# About this exercise:
Please copy each line in the records below that contains the string "path".

*** Opening of Records provided ***

<file path="config.mk">
export PLATFORM = sky130hd
export DESIGN_NAME = fcu_top
export DESIGN_NICKNAME = d
export VERILOG_FILES = /design/src/fcu_pkg.sv /design/src/fcu_issue.sv /design/src/fcu_calc.sv /design/src/fcu_result.sv /design/src/fcu_top.sv
export SDC_FILE = /design/constraint.sdc
export NUM_CORES = 1
export LEC_CHECK = 0
export ABC_AREA = 1
export ABC_CLOCK_PERIOD_IN_PS = 5300
export BUFFER_PORTS_ARGS = -buffer_cell sky130_fd_sc_hd__buf_2
export CAP_MARGIN = 40
export CORE_MARGIN = 3
export CORE_UTILIZATION = 30
export DETAILED_ROUTE_END_ITERATION = 12
export SYNTH_ARGS = -nofsm -noshare
export SYNTH_HDL_FRONTEND = slang
export SYNTH_SLANG_ARGS = --single-unit
</file>
<file path="constraint.sdc">
create_clock -name clk -period 5.3 [get_ports clk]
set_input_delay 0.265 -clock clk [delete_from_list [all_inputs] [get_ports clk]]
set_output_delay 0.265 -clock clk [all_outputs]
set_load 0.02 [all_outputs]
</file>
<file path="src/fcu_pkg.sv">
/*
  Flow control unit shared definitions
  Word and field types, opcode and function encodings, stage bundles
*/

package fcu_pkg;

  // ==========================================================
  // Plain vector types
  // ==========================================================

  // Data word, also the width of every address operand
  typedef logic [63:0] word_t;
  // Full instruction as delivered by fetch
  typedef logic [39:0] instr_t;
  // Operating level, 3 is user
  typedef logic [1:0]  ol_t;
  // Interrupt mask level
  typedef logic [3:0]  im_t;
  // Index of one condition bit within a word
  typedef logic [5:0]  bitsel_t;

  localparam ol_t OL_USER = 2'd3;

  // Result for anything the unit does not recognise
  localparam word_t FILL_WORD = {16{4'hC}};

  // ==========================================================
  // Instruction field positions
  // ==========================================================

  localparam int OPC_LSB    = 0;
  localparam int OPC_MSB    = 5;
  localparam int FN_LSB     = 6;
  localparam int FN_MSB     = 9;
  localparam int DST_LSB    = 8;
  localparam int DST_MSB    = 13;
  localparam int SRC1_LSB   = 14;
  localparam int SRC1_MSB   = 19;
  localparam int SRC2_LSB   = 20;
  localparam int SRC2_MSB   = 25;
  localparam int CRFN_LSB   = 26;
  localparam int CRFN_MSB   = 28;
  // BRK cause byte
  localparam int CAUSE_LSB  = 22;
  localparam int CAUSE_MSB  = 29;
  // RTS offset, counted in 16 byte units
  localparam int RTSOFF_LSB = 23;
  localparam int RTSOFF_MSB = 39;

  // ==========================================================
  // Encodings
  // ==========================================================

  // Major opcode, instruction bits 5..0
  typedef enum logic [5:0] {
    BMISC  = 6'h10,
    JRL    = 6'h11,
    JSR    = 6'h12,
    RTS    = 6'h13,
    REX    = 6'h14,
    BMISC2 = 6'h15
  } opcode_e;

  // Minor function, instruction bits 9..6
  // BRK lives under BMISC, WAIT and CRLOG under BMISC2
  typedef enum logic [3:0] {
    BRK   = 4'h0,
    WAIT  = 4'h4,
    CRLOG = 4'h8
  } bfunct_e;

  // Condition register logic function, instruction bits 28..26
  typedef enum logic [2:0] {
    CRAND  = 3'd0,
    CROR   = 3'd1,
    CRXOR  = 3'd2,
    CRANDC = 3'd3,
    CRNAND = 3'd4,
    CRNOR  = 3'd5,
    CRXNOR = 3'd6,
    CRORC  = 3'd7
  } crfn_e;

  // ==========================================================
  // Stage bundles
  // ==========================================================

  // One issued operation with all of its operands
  typedef struct packed {
    instr_t instr;
    word_t  a;
    word_t  tvec;
    word_t  nextpc;
    word_t  waitctr;
    im_t    im;
    ol_t    ol;
  } fcu_op_t;

  // Operation with its instruction fields already split out
  typedef struct packed {
    fcu_op_t op;
    opcode_e opcode;
    bfunct_e funct;
    crfn_e   crfn;
    bitsel_t dst;
    bitsel_t src1;
    bitsel_t src2;
  } fcu_dec_t;

  // Value written back plus its flags
  typedef struct packed {
    word_t result;
    logic  redirect;
    logic  illegal;
  } fcu_res_t;

endpackage

</file>
<file path="src/fcu_issue.sv">
/*
  Flow control unit issue stage
  Captures an issued operation and splits out its instruction fields
*/

`timescale 1ns/10ps

module fcu_issue (
  input  logic              clk,
  input  logic              rst_n,
  input  logic              issue,
  input  fcu_pkg::fcu_op_t  op,
  output logic              dec_valid,
  output fcu_pkg::fcu_dec_t dec
);

  // Held copy of the last issued operation
  fcu_pkg::fcu_op_t op_q;

  // ==========================================================
  // Issue register
  // ==========================================================

  // Valid follows issue by one cycle, one pulse per issue
  always_ff @(posedge clk or negedge rst_n)
  begin
    if (!rst_n)
    begin
      dec_valid <= 1'b0;
    end
    else
    begin
      dec_valid <= issue;
    end
  end

  // Operand capture, a new issue may land every cycle
  always_ff @(posedge clk)
  begin
    if (issue)
    begin
      op_q <= op;
    end
  end

  // ==========================================================
  // Field split
  // ==========================================================

  always_comb
  begin
    dec.op     = op_q;
    // Opcode and minor function
    dec.opcode = fcu_pkg::opcode_e'(op_q.instr[fcu_pkg::OPC_MSB:fcu_pkg::OPC_LSB]);
    dec.funct  = fcu_pkg::bfunct_e'(op_q.instr[fcu_pkg::FN_MSB:fcu_pkg::FN_LSB]);
    // CR logic function, only meaningful under CRLOG
    dec.crfn   = fcu_pkg::crfn_e'(op_q.instr[fcu_pkg::CRFN_MSB:fcu_pkg::CRFN_LSB]);
    // Condition bit selects
    dec.dst    = op_q.instr[fcu_pkg::DST_MSB:fcu_pkg::DST_LSB];
    dec.src1   = op_q.instr[fcu_pkg::SRC1_MSB:fcu_pkg::SRC1_LSB];
    dec.src2   = op_q.instr[fcu_pkg::SRC2_MSB:fcu_pkg::SRC2_LSB];
  end

endmodule

</file>
<file path="src/fcu_calc.sv">
/*
  Flow control unit calculation
  Result word, redirect and illegal flags for one decoded operation
*/

`timescale 1ns/10ps

module fcu_calc (
  input  fcu_pkg::fcu_dec_t dec,
  output fcu_pkg::fcu_res_t calc
);

  // Immediate fields that only feed the result word
  logic [7:0]        cause;
  logic [16:0]       rts_off;
  // Mask limit for the exception return test
  fcu_pkg::im_t      rex_lim;
  // Condition bit operands and the combined bit
  logic              src1_bit;
  logic              src2_bit;
  logic              cr_bit;
  fcu_pkg::word_t    cr_word;

  assign cause   = dec.op.instr[fcu_pkg::CAUSE_MSB:fcu_pkg::CAUSE_LSB];
  assign rts_off = dec.op.instr[fcu_pkg::RTSOFF_MSB:fcu_pkg::RTSOFF_LSB];

  // Invert of level with two zero bits appended
  assign rex_lim = ~{dec.op.ol, 2'b00};

  assign src1_bit = dec.op.a[dec.src1];
  assign src2_bit = dec.op.a[dec.src2];

  // ==========================================================
  // Condition register logic
  // ==========================================================

  // All eight 3 bit codes are defined functions
  always_comb
  begin
    cr_bit = 1'b0;
    case (dec.crfn)
      fcu_pkg::CRAND:  cr_bit =   src1_bit &  src2_bit;
      fcu_pkg::CROR:   cr_bit =   src1_bit |  src2_bit;
      fcu_pkg::CRXOR:  cr_bit =   src1_bit ^  src2_bit;
      fcu_pkg::CRANDC: cr_bit =   src1_bit & ~src2_bit;
      fcu_pkg::CRNAND: cr_bit = ~(src1_bit &  src2_bit);
      fcu_pkg::CRNOR:  cr_bit = ~(src1_bit |  src2_bit);
      fcu_pkg::CRXNOR: cr_bit = ~(src1_bit ^  src2_bit);
      fcu_pkg::CRORC:  cr_bit =   src1_bit | ~src2_bit;
    endcase
  end

  // Copy of a with only the destination bit replaced
  always_comb
  begin
    cr_word           = dec.op.a;
    cr_word[dec.dst]  = cr_bit;
  end

  // ==========================================================
  // Result select
  // ==========================================================

  always_comb
  begin
    // Unknown encodings fall through to the fill pattern
    calc.result   = fcu_pkg::FILL_WORD;
    calc.redirect = 1'b0;
    calc.illegal  = 1'b1;
    case (dec.opcode)
      fcu_pkg::BMISC:
        if (dec.funct == fcu_pkg::BRK)
        begin
          // Low byte of a merged with the cause
          calc.result  = {56'd0, dec.op.a[7:0] | cause};
          calc.illegal = 1'b0;
        end
      fcu_pkg::JRL,
      fcu_pkg::JSR:
        begin
          // Link address only, the jump itself is resolved upstream
          calc.result  = dec.op.nextpc;
          calc.illegal = 1'b0;
        end
      fcu_pkg::RTS:
        begin
          calc.result   = dec.op.a + fcu_pkg::word_t'({rts_off, 4'h0});
          calc.redirect = 1'b1;
          calc.illegal  = 1'b0;
        end
      fcu_pkg::REX:
        // Not allowed from user level
        if (dec.op.ol != fcu_pkg::OL_USER)
        begin
          calc.result   = (dec.op.im < rex_lim) ? dec.op.tvec : dec.op.nextpc;
          calc.redirect = 1'b1;
          calc.illegal  = 1'b0;
        end
      fcu_pkg::BMISC2:
        case (dec.funct)
          fcu_pkg::WAIT:
            begin
              // Done flag once the counter reaches one
              calc.result  = fcu_pkg::word_t'(dec.op.waitctr == fcu_pkg::word_t'(1));
              calc.illegal = 1'b0;
            end
          fcu_pkg::CRLOG:
            begin
              calc.result  = cr_word;
              calc.illegal = 1'b0;
            end
          default:
            calc.illegal = 1'b1;
        endcase
      default:
        calc.illegal = 1'b1;
    endcase
  end

endmodule

</file>
<file path="src/fcu_result.sv">
/*
  Flow control unit result stage
  Registers the result bundle and drives the done and redirect strobes
*/

`timescale 1ns/10ps

module fcu_result (
  input  logic              clk,
  input  logic              rst_n,
  input  logic              dec_valid,
  input  fcu_pkg::fcu_res_t calc,
  output logic              done,
  output fcu_pkg::fcu_res_t res,
  output logic              redirect_valid
);

  // ==========================================================
  // Strobes
  // ==========================================================

  // One done pulse per valid operation
  // Redirect pulses only alongside done
  always_ff @(posedge clk or negedge rst_n)
  begin
    if (!rst_n)
    begin
      done           <= 1'b0;
      redirect_valid <= 1'b0;
    end
    else
    begin
      done           <= dec_valid;
      redirect_valid <= dec_valid & calc.redirect;
    end
  end

  // ==========================================================
  // Result register
  // ==========================================================

  // Holds the last result between operations
  always_ff @(posedge clk or negedge rst_n)
  begin
    if (!rst_n)
    begin
      res <= '0;
    end
    else if (dec_valid)
    begin
      res <= calc;
    end
  end

endmodule

</file>
<file path="src/fcu_top.sv">
/*
  Flow control unit top level
  Issue register, result calculation and result register in sequence
*/

`timescale 1ns/10ps

module fcu_top (
  input  logic              clk,
  input  logic              rst_n,
  input  logic              issue,
  input  fcu_pkg::fcu_op_t  op,
  output logic              done,
  output fcu_pkg::fcu_res_t res,
  output logic              redirect_valid
);

  // Issue stage to calculation
  logic              dec_valid;
  fcu_pkg::fcu_dec_t dec;
  // Calculation to result stage
  fcu_pkg::fcu_res_t calc;

  // First cycle, operand capture
  fcu_issue u_issue (
    .clk       (clk),
    .rst_n     (rst_n),
    .issue     (issue),
    .op        (op),
    .dec_valid (dec_valid),
    .dec       (dec)
  );

  // Pure logic between the two registers
  fcu_calc u_calc (
    .dec  (dec),
    .calc (calc)
  );

  // Second cycle, result capture and strobes
  fcu_result u_result (
    .clk            (clk),
    .rst_n          (rst_n),
    .dec_valid      (dec_valid),
    .calc           (calc),
    .done           (done),
    .res            (res),
    .redirect_valid (redirect_valid)
  );

endmodule

</file>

*** Close of Records provided ***

# Result of the task:
<file path="config.mk">
<file path="constraint.sdc">
<file path="src/fcu_pkg.sv">
<file path="src/fcu_issue.sv">
<file path="src/fcu_calc.sv">
<file path="src/fcu_result.sv">
<file path="src/fcu_top.sv">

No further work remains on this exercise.